If I have a string "abcd" then, with 8-bit encoding of each character,
there is a corresponding 32-bit binary integer. How could I best obtain
that integer and from that integer backwards again obtain the original
string? Thanks in advance.
First you have to know the encoding, as that will define the integers you
get. There are many 8-bit encodings, but of course they can't all encode
arbitrary 4-character strings.
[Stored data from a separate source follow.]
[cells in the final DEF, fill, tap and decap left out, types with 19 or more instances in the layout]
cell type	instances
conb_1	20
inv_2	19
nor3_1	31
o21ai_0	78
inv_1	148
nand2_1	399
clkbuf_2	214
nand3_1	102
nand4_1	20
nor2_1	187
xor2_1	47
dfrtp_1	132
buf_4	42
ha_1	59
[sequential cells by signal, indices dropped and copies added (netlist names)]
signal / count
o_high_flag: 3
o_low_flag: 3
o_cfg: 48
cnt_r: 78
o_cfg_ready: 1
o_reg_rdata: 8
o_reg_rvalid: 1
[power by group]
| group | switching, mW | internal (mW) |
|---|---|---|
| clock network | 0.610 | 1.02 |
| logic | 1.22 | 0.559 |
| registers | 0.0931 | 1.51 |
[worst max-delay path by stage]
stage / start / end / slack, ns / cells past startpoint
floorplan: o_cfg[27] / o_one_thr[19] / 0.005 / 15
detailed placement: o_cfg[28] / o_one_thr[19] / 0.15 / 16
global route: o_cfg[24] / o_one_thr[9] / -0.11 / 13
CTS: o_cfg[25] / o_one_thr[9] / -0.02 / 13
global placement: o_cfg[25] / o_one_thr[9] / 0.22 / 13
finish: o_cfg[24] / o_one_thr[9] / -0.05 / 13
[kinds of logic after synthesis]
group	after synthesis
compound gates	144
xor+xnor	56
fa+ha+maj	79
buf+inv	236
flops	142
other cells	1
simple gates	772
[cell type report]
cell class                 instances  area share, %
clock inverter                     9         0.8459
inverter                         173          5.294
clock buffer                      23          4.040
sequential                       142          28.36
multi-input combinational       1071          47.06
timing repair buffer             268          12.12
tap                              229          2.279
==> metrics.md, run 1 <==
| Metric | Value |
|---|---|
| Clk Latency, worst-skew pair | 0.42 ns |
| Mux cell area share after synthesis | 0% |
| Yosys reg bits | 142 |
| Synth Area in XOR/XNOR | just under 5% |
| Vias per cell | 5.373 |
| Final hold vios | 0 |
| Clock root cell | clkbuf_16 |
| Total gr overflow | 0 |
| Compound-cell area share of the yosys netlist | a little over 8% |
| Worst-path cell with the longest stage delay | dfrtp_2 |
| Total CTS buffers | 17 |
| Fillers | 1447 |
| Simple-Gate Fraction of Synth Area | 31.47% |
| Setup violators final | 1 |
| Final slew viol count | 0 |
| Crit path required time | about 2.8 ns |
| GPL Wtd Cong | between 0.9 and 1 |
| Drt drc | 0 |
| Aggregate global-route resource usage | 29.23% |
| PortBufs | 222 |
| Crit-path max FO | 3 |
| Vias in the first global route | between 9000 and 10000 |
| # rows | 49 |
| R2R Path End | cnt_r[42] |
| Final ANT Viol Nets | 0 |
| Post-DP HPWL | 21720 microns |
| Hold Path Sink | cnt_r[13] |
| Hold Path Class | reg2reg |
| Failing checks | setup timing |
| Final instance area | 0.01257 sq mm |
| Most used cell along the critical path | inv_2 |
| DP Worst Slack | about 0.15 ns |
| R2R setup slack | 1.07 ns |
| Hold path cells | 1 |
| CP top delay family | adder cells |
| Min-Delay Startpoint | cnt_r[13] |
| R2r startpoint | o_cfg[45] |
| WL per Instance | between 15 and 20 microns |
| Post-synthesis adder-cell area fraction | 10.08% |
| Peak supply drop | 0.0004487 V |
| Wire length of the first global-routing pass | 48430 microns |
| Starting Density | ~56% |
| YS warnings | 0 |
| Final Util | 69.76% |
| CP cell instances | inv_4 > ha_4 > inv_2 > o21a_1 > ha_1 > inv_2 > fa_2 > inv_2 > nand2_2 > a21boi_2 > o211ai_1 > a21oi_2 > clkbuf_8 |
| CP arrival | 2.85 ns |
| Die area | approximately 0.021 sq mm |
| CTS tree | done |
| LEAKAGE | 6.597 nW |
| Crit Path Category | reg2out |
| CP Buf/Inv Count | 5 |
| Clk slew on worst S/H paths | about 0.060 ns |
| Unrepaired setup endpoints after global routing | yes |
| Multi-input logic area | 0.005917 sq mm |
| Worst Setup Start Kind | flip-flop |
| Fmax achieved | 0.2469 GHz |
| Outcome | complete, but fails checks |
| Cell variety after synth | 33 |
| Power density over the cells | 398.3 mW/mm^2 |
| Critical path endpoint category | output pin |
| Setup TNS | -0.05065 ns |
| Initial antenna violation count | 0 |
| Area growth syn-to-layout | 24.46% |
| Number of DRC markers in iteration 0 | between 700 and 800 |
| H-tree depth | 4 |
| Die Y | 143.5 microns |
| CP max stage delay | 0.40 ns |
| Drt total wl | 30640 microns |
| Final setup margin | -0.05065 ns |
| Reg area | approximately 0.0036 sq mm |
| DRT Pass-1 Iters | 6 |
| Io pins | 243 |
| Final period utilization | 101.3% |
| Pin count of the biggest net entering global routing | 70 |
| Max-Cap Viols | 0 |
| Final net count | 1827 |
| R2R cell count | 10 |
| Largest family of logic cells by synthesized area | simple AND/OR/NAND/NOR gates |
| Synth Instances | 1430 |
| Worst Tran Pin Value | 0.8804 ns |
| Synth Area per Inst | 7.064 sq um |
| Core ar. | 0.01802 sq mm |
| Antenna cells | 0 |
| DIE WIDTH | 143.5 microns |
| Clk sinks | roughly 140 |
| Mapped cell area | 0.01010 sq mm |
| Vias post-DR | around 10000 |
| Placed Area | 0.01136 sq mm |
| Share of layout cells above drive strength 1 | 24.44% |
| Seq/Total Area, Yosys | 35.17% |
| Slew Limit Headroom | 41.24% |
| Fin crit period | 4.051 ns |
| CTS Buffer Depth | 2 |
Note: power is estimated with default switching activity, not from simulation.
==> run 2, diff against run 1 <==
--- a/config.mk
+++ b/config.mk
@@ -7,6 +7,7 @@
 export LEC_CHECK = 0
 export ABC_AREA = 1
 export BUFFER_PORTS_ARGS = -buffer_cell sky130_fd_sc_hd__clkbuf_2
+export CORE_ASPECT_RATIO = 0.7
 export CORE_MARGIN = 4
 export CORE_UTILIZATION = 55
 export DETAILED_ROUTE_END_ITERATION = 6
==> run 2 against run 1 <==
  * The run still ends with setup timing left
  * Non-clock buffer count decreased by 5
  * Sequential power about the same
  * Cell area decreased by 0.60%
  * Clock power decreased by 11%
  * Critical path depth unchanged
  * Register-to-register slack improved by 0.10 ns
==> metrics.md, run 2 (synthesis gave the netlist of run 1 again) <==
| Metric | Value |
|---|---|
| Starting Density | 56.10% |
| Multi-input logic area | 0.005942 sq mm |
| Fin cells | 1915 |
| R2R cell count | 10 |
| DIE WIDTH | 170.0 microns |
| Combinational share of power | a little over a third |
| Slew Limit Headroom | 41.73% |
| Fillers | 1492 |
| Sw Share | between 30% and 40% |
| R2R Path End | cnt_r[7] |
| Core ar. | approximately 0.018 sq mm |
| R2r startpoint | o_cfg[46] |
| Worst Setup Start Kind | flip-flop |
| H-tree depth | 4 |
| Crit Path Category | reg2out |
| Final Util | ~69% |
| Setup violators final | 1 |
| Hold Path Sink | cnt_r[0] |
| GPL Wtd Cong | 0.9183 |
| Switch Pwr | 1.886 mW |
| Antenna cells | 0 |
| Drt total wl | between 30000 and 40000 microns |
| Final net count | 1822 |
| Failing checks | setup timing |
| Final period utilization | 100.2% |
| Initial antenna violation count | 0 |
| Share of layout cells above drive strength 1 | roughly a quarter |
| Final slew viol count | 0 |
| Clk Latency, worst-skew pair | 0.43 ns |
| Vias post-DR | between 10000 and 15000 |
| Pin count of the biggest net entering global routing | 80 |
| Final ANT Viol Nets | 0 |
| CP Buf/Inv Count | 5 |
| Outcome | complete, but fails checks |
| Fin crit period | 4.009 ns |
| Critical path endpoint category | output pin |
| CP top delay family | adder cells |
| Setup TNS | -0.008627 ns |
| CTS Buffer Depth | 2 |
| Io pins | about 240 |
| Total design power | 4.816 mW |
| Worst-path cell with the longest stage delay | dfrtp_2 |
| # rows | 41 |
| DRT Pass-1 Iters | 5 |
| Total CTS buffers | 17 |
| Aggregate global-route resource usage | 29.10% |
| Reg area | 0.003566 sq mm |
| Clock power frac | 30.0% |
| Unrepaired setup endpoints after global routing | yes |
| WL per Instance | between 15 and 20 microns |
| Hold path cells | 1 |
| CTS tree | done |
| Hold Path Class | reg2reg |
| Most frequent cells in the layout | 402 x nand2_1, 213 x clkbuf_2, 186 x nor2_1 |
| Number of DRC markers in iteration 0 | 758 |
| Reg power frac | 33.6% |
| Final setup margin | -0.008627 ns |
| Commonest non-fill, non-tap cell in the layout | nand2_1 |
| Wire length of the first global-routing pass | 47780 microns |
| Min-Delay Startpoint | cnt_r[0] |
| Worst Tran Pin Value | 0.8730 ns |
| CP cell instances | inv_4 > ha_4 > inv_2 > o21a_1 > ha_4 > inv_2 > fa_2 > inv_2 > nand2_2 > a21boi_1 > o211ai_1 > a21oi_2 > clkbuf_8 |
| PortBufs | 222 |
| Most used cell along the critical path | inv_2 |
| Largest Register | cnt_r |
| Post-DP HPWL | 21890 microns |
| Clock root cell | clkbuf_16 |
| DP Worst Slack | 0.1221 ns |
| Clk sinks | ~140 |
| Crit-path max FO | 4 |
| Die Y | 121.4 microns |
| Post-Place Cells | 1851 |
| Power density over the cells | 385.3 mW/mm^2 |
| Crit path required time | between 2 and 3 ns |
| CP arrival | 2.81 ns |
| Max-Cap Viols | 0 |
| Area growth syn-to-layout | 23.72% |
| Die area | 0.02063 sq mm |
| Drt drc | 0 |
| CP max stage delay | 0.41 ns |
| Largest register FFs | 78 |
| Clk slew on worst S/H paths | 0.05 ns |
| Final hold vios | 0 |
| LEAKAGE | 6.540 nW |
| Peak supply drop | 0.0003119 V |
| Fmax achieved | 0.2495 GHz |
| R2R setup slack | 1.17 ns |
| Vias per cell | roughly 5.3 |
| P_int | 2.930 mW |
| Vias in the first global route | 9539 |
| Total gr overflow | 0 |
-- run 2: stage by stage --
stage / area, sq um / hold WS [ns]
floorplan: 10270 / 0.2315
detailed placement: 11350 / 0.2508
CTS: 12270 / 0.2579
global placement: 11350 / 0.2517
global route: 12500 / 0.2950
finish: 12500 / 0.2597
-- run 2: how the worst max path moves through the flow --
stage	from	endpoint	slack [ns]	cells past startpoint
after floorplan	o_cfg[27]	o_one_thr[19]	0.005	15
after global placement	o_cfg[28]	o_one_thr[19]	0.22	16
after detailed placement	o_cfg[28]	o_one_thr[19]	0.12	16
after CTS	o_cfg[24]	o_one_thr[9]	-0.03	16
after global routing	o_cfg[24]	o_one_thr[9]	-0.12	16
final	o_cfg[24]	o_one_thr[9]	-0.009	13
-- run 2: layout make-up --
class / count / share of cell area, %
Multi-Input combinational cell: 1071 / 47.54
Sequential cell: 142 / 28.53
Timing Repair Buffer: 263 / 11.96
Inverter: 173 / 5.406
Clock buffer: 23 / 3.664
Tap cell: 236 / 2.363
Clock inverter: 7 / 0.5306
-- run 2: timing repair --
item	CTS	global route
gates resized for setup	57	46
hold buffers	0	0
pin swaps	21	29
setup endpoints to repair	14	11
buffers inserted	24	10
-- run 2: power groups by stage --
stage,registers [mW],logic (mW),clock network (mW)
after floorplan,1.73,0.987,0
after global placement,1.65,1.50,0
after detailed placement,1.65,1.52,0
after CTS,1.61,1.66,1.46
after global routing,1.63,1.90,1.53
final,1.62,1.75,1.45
Since there are tens of thousands of
different characters, and an 8-bit encoding can only code for 256 of
them, there are many strings that an encoding cannot handle.
For those, you need multi-byte encodings like UTF-8, UTF-16, etc.
Sticking to one-byte encodings: since most of them are compatible with
ASCII, examples with "abcd" aren't very interesting:
py> 'abcd'.encode('latin1')
b'abcd'
Even though the bytes object b'abcd' is printed as if it were a string,
it is actually treated as an array of one-byte ints:
py> b'abcd'[0]
97
Here's a more interesting example, using Python 3: it uses at least one
character (the Greek letter π) which cannot be encoded in Latin1, and two
which cannot be encoded in ASCII:
py> "aπ©d".encode('iso-8859-7')
b'a\xf0\xa9d'
Most encodings will round-trip successfully:
py> text = 'aπ©Z!'
py> data = text.encode('iso-8859-7')
py> data.decode('iso-8859-7') == text
True
(although the ability to round-trip is a property of the encoding itself,
not of the encoding system).
Naturally if you encode with one encoding, and then decode with another,
you are likely to get different strings:
py> text = 'aπ©Z!'
py> data = text.encode('iso-8859-7')
py> data.decode('latin1')
'að©Z!'
py> data.decode('iso-8859-14')
'aŵ©Z!'
Both the encode and decode methods take an optional argument, errors,
which specify the error handling scheme. The default is errors='strict',
which raises an exception. Others include 'ignore' and 'replace'.
py> 'aŵðπ©Z!'.encode('ascii', 'ignore')
b'aZ!'
py> 'aŵðπ©Z!'.encode('ascii', 'replace')
b'a????Z!'